> **EXERCISE**
The first line of the data below and every line after it, through the one with "together with its", must be transcribed without change.

Data entries
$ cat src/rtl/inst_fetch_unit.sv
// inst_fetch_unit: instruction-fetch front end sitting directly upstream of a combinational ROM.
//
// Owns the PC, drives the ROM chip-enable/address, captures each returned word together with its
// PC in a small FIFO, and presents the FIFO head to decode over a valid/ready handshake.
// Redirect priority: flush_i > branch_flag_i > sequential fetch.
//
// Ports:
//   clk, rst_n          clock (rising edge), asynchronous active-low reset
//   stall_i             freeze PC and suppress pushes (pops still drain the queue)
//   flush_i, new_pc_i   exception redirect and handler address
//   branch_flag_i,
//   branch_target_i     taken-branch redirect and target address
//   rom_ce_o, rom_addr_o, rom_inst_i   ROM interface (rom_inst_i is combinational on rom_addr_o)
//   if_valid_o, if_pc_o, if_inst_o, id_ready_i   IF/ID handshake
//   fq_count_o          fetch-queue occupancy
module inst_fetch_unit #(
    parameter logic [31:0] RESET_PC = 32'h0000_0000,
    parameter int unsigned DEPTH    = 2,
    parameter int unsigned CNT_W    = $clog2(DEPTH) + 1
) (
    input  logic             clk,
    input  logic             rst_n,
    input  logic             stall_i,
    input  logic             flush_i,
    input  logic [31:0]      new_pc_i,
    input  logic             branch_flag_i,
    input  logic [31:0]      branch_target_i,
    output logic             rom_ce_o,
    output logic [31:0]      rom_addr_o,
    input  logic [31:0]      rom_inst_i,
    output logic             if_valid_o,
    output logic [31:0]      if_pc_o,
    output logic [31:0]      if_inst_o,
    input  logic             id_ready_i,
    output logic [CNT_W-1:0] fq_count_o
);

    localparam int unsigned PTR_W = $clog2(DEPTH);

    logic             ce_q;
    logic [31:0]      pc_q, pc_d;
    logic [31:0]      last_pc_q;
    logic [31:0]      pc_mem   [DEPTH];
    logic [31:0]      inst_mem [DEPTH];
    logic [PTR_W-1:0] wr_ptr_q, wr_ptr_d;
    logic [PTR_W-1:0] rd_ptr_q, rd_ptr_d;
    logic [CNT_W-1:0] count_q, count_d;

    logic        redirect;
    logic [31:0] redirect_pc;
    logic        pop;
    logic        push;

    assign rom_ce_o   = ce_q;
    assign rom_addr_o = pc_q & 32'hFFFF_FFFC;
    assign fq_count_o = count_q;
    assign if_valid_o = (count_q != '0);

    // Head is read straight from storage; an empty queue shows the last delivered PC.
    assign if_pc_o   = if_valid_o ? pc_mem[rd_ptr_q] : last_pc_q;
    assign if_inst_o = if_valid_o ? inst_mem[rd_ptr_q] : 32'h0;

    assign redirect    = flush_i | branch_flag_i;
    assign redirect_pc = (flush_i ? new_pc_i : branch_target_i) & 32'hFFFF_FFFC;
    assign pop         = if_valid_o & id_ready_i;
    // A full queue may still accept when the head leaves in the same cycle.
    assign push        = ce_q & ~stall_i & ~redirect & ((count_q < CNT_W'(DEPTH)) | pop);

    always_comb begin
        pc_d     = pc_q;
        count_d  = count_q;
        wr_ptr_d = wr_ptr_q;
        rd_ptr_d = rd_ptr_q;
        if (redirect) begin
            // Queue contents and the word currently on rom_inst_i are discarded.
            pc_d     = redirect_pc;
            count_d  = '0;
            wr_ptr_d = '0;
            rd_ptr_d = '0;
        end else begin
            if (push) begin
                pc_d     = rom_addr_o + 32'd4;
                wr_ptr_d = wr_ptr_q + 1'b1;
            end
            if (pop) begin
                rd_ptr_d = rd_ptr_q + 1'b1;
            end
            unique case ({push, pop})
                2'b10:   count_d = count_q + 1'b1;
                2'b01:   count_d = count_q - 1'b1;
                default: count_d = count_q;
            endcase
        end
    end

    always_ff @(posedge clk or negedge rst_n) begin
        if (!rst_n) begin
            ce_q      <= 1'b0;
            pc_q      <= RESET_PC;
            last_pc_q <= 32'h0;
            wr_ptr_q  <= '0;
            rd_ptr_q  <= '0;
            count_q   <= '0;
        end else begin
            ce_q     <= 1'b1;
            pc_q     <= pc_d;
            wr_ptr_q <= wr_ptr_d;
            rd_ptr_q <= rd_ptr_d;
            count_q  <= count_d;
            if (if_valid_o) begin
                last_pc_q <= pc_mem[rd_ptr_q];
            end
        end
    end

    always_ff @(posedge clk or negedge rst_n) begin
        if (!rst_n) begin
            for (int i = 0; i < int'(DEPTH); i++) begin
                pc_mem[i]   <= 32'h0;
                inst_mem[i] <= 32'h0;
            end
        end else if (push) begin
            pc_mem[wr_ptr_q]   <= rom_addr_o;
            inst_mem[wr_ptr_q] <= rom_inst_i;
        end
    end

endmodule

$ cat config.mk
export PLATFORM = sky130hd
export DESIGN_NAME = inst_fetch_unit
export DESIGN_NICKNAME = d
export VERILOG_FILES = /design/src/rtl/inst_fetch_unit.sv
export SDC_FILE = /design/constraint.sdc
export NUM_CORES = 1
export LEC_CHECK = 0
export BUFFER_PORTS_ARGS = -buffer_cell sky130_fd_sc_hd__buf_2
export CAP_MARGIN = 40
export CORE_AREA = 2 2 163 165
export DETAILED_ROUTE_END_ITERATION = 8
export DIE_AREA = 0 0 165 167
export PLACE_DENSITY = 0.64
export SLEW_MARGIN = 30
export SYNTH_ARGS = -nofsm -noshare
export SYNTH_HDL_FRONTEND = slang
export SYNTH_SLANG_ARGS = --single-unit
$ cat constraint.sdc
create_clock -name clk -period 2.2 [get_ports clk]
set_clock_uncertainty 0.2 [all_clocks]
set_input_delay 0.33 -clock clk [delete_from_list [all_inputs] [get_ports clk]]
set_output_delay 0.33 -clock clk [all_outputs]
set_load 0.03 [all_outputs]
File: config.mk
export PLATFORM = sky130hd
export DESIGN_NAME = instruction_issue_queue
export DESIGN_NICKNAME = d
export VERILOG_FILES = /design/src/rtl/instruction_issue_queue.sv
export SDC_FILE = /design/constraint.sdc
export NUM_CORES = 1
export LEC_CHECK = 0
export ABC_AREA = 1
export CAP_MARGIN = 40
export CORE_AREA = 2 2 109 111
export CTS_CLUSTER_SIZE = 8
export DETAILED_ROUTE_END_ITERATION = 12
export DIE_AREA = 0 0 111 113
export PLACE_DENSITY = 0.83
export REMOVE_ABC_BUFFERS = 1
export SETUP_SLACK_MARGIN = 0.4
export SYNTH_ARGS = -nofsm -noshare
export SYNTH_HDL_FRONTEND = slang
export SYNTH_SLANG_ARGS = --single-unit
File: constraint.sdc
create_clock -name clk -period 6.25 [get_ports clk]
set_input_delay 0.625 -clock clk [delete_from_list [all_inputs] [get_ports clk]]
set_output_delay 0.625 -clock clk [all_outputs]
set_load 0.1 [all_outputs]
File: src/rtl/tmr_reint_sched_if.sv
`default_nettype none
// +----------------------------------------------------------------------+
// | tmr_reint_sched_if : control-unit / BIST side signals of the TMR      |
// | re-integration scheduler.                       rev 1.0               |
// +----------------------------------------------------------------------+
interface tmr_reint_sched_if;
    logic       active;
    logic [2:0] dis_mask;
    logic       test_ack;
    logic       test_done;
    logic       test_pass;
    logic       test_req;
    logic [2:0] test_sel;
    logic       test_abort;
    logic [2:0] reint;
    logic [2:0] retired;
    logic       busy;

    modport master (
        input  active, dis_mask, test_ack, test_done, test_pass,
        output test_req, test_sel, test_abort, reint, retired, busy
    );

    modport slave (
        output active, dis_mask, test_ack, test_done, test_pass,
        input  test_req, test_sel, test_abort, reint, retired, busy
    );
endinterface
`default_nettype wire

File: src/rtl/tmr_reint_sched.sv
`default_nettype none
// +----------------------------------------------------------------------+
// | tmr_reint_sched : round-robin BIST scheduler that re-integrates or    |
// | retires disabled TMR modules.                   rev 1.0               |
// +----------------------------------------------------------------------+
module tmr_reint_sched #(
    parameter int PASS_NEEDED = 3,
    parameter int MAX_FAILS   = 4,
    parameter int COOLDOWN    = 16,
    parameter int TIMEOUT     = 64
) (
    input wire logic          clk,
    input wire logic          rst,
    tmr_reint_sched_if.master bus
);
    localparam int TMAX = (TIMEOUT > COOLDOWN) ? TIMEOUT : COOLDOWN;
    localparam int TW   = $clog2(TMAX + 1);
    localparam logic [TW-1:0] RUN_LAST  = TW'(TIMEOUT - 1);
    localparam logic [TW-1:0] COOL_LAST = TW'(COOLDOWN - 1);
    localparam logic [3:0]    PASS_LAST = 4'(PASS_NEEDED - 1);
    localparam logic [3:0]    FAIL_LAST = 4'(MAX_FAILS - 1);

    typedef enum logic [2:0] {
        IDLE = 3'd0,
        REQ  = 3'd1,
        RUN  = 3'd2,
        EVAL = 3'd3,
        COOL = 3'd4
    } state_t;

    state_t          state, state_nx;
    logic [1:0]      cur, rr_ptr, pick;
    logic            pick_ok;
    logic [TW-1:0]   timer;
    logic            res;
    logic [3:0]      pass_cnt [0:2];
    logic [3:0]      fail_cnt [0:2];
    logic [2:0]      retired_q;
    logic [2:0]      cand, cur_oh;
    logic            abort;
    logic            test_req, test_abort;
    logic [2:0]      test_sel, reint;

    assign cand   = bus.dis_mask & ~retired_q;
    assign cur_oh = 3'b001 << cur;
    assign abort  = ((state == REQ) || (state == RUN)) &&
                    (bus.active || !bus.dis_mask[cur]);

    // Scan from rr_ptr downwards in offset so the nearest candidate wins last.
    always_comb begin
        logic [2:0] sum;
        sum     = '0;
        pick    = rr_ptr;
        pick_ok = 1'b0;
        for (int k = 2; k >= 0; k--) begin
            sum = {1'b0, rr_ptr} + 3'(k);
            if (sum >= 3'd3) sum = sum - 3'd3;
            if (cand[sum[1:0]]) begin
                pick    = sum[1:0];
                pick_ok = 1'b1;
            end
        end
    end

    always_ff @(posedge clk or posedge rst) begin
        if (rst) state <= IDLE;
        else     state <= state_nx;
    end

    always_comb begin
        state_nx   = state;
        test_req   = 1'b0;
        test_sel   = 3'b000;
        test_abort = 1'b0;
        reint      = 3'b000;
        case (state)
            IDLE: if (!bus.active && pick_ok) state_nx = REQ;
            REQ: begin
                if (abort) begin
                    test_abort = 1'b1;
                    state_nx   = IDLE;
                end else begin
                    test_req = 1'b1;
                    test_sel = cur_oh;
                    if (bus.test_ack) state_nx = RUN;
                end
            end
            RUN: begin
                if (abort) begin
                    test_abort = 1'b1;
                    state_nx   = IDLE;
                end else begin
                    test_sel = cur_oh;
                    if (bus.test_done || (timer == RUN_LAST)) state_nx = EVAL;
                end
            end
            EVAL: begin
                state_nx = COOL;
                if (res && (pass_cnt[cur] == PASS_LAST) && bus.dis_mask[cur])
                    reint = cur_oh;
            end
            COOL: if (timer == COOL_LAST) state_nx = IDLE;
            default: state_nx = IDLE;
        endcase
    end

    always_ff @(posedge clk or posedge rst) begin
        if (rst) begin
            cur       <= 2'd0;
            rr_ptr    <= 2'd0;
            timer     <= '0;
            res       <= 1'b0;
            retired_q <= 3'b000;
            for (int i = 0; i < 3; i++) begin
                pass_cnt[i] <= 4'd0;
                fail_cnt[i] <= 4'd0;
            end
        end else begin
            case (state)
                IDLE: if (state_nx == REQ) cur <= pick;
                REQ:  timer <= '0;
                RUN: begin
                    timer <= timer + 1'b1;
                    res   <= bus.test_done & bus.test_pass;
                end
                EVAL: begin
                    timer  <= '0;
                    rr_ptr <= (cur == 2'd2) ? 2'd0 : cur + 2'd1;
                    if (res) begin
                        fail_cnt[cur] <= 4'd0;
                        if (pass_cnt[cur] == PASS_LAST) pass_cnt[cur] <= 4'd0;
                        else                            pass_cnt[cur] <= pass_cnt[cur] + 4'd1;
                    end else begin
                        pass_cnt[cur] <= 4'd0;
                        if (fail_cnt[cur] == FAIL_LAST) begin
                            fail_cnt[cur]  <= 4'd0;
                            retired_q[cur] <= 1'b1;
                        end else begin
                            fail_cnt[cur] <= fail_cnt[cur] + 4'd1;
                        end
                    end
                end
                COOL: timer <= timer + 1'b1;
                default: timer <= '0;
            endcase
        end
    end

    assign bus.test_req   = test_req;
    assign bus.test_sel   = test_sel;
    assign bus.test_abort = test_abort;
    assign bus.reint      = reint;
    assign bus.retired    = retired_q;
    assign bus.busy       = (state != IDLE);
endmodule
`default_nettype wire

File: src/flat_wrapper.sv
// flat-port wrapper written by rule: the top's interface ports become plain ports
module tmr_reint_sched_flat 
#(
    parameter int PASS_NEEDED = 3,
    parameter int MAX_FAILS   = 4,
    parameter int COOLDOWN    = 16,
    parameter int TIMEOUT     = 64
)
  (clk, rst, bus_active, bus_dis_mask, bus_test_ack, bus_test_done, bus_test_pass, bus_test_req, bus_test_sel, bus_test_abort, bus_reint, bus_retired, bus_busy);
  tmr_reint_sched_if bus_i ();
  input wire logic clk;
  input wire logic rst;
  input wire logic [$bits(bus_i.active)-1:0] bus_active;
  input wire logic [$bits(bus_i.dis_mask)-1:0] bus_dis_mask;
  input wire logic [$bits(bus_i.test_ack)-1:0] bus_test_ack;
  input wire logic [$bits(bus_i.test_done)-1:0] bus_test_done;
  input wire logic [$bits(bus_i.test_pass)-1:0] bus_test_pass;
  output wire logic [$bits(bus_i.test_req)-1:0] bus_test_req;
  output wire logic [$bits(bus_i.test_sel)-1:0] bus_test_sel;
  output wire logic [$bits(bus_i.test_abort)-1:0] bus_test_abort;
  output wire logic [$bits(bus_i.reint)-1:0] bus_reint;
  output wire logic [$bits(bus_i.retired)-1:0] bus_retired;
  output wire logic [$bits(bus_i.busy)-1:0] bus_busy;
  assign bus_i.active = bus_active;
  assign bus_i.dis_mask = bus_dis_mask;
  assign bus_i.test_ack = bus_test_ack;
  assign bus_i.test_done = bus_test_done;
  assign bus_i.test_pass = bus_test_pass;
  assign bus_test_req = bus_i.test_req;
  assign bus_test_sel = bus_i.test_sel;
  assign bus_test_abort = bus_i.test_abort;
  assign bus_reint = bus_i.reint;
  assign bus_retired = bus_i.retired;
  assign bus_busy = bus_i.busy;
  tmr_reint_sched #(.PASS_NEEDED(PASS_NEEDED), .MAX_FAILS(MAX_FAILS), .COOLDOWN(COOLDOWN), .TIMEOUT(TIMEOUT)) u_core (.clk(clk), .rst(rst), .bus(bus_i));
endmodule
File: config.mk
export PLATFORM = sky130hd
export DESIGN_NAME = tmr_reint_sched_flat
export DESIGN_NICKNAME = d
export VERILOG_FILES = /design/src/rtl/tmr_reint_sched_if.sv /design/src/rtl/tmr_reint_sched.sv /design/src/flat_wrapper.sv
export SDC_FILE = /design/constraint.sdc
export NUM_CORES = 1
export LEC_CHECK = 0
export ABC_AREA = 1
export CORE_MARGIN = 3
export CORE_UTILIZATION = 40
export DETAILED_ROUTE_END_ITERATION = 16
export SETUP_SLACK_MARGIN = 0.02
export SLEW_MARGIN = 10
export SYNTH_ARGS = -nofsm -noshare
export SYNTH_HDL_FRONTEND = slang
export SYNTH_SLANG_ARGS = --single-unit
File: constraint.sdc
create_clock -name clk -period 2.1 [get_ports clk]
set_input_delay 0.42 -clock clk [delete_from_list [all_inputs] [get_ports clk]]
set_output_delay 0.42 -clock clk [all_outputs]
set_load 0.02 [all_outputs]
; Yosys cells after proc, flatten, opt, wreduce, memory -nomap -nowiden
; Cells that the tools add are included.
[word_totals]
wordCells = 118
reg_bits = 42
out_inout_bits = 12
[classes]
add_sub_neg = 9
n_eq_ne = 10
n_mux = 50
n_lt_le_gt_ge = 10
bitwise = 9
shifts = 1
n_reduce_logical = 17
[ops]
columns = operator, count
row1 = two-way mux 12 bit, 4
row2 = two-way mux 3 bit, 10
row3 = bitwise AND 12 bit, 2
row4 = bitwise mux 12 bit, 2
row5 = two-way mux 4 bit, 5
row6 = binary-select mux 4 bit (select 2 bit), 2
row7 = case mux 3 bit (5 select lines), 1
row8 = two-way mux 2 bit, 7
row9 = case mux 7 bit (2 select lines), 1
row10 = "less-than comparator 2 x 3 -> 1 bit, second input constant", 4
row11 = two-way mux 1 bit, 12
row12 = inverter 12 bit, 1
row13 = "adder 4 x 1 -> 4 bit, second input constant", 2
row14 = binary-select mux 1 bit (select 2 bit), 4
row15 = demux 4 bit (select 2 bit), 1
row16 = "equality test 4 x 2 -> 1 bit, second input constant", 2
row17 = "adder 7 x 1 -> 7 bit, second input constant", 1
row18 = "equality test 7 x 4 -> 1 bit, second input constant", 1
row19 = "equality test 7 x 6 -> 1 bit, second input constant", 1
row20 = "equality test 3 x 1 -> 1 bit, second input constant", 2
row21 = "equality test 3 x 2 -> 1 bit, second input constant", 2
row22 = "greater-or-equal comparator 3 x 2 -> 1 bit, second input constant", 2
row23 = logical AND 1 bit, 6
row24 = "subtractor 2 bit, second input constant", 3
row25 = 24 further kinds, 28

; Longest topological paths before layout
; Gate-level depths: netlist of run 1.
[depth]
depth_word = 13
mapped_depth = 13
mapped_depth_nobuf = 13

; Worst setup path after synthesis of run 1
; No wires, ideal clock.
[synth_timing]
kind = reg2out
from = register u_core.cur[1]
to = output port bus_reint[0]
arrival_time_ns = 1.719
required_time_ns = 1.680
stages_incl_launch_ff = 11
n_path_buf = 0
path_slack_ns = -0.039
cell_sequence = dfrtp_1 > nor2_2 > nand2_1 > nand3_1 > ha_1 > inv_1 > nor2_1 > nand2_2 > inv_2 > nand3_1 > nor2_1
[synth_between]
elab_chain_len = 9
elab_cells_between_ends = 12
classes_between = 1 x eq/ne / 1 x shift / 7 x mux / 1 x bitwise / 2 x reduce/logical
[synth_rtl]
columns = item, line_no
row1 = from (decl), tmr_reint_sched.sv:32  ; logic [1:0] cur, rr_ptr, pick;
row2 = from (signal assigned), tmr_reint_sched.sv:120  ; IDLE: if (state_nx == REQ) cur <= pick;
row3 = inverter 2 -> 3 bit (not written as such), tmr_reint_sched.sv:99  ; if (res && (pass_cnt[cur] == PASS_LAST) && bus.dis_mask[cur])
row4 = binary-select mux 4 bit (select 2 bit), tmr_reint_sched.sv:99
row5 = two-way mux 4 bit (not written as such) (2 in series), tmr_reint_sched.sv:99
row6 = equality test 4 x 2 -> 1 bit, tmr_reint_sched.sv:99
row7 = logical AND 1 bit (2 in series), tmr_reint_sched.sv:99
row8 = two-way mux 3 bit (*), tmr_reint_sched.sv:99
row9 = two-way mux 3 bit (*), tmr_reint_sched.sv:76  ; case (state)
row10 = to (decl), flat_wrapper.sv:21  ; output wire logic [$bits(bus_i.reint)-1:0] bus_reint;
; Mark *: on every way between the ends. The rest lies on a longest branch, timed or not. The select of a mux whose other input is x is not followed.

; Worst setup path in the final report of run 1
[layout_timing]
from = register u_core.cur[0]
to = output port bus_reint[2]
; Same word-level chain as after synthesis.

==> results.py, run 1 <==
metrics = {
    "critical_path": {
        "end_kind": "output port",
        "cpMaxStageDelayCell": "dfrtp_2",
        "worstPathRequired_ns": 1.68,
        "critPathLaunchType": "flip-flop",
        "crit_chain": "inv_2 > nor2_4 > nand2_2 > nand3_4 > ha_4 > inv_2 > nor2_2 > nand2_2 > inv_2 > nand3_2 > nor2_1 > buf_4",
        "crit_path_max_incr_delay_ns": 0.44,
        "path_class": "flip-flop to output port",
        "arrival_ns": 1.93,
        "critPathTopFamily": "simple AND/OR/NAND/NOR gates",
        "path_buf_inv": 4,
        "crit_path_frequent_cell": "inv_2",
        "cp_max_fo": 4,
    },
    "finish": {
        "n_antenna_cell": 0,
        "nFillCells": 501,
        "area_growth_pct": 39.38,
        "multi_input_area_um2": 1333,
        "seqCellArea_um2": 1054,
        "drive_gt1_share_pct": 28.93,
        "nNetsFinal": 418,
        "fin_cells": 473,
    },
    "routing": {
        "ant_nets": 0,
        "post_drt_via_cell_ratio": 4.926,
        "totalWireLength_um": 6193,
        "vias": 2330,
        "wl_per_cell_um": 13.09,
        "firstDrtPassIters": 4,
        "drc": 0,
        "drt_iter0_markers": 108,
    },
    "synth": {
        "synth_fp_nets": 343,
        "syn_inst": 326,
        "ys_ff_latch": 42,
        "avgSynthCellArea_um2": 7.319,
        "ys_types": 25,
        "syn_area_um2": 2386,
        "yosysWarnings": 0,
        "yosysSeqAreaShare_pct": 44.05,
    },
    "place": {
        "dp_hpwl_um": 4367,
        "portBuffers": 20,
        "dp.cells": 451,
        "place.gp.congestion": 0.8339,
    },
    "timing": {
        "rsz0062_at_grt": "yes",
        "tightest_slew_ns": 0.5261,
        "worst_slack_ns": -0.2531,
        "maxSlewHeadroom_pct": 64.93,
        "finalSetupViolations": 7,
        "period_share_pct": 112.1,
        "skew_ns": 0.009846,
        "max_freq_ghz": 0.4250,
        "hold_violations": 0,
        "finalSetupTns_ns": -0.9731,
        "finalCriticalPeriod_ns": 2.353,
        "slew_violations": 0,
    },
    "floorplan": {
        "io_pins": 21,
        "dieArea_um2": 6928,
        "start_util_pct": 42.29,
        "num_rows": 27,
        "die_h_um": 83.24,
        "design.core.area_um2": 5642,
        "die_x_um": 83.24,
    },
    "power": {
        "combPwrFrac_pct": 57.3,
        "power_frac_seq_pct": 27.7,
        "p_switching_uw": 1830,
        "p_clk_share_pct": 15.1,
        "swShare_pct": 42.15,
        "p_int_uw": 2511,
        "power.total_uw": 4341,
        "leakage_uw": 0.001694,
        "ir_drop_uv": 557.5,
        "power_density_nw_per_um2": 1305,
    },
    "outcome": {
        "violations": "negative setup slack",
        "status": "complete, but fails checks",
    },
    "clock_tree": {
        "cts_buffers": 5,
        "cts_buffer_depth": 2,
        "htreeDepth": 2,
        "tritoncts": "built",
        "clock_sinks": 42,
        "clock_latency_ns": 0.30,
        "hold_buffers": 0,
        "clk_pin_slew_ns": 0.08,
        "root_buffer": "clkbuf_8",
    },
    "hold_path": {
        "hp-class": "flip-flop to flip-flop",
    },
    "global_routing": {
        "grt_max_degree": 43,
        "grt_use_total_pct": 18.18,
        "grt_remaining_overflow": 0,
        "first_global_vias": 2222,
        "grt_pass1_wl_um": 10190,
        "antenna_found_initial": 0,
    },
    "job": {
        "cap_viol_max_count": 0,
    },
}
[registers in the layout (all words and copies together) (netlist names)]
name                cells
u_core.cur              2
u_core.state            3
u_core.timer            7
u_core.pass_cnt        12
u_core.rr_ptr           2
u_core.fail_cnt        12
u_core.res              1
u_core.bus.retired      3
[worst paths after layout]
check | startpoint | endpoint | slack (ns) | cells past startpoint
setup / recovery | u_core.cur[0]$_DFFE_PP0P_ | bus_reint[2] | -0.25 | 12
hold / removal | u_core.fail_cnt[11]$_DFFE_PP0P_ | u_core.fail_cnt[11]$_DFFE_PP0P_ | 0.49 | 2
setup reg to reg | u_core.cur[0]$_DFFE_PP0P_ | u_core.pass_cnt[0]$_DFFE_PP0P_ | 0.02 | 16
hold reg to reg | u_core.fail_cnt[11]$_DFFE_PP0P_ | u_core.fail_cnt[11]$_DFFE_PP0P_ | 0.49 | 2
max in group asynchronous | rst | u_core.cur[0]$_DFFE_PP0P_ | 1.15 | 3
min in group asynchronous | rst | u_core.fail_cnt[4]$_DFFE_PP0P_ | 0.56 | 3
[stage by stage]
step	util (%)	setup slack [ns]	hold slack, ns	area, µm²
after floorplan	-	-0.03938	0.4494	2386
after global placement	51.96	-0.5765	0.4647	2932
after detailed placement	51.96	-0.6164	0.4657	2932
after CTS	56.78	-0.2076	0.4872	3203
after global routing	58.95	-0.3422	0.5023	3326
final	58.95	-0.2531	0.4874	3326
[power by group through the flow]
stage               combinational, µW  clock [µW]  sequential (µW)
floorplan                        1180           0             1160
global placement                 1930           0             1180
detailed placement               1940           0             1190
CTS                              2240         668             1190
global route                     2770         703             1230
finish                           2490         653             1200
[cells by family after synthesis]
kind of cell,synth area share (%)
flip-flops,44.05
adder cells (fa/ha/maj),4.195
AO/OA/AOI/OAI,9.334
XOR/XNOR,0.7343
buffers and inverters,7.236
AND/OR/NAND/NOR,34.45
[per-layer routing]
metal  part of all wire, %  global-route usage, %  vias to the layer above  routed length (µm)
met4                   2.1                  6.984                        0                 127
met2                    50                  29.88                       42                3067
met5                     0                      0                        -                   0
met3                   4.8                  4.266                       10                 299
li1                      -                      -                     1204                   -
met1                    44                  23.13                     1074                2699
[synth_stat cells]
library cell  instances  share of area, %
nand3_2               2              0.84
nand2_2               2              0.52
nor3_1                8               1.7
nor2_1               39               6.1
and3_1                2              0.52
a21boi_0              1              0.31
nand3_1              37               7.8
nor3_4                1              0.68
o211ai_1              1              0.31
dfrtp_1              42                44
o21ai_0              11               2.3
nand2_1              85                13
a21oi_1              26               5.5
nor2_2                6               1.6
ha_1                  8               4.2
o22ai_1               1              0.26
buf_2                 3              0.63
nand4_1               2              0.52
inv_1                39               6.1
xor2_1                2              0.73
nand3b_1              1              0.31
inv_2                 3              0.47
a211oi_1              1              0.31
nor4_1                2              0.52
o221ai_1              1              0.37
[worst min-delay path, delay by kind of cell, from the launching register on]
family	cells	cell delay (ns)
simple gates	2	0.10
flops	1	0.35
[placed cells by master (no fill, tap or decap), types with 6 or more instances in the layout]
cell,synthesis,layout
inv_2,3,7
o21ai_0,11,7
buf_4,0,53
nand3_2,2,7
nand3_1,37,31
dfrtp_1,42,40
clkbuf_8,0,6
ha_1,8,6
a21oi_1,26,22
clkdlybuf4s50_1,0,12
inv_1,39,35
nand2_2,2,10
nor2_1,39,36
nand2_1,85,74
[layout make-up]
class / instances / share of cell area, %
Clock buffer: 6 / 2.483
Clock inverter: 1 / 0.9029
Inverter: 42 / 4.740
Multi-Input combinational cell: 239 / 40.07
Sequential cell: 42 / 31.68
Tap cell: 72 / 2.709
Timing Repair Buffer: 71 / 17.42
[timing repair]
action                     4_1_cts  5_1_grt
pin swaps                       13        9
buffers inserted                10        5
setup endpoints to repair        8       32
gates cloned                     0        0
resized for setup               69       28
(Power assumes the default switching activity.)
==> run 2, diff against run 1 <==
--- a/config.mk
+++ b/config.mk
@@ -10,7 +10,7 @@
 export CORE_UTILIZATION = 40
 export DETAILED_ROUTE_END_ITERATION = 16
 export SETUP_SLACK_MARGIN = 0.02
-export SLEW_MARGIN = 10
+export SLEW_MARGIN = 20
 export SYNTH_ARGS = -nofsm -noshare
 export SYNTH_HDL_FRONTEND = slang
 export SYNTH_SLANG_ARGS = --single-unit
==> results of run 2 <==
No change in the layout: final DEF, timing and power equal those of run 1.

> **EXERCISE RESULT**
$ cat src/rtl/inst_fetch_unit.sv
// inst_fetch_unit: instruction-fetch front end sitting directly upstream of a combinational ROM.
//
// Owns the PC, drives the ROM chip-enable/address, captures each returned word together with its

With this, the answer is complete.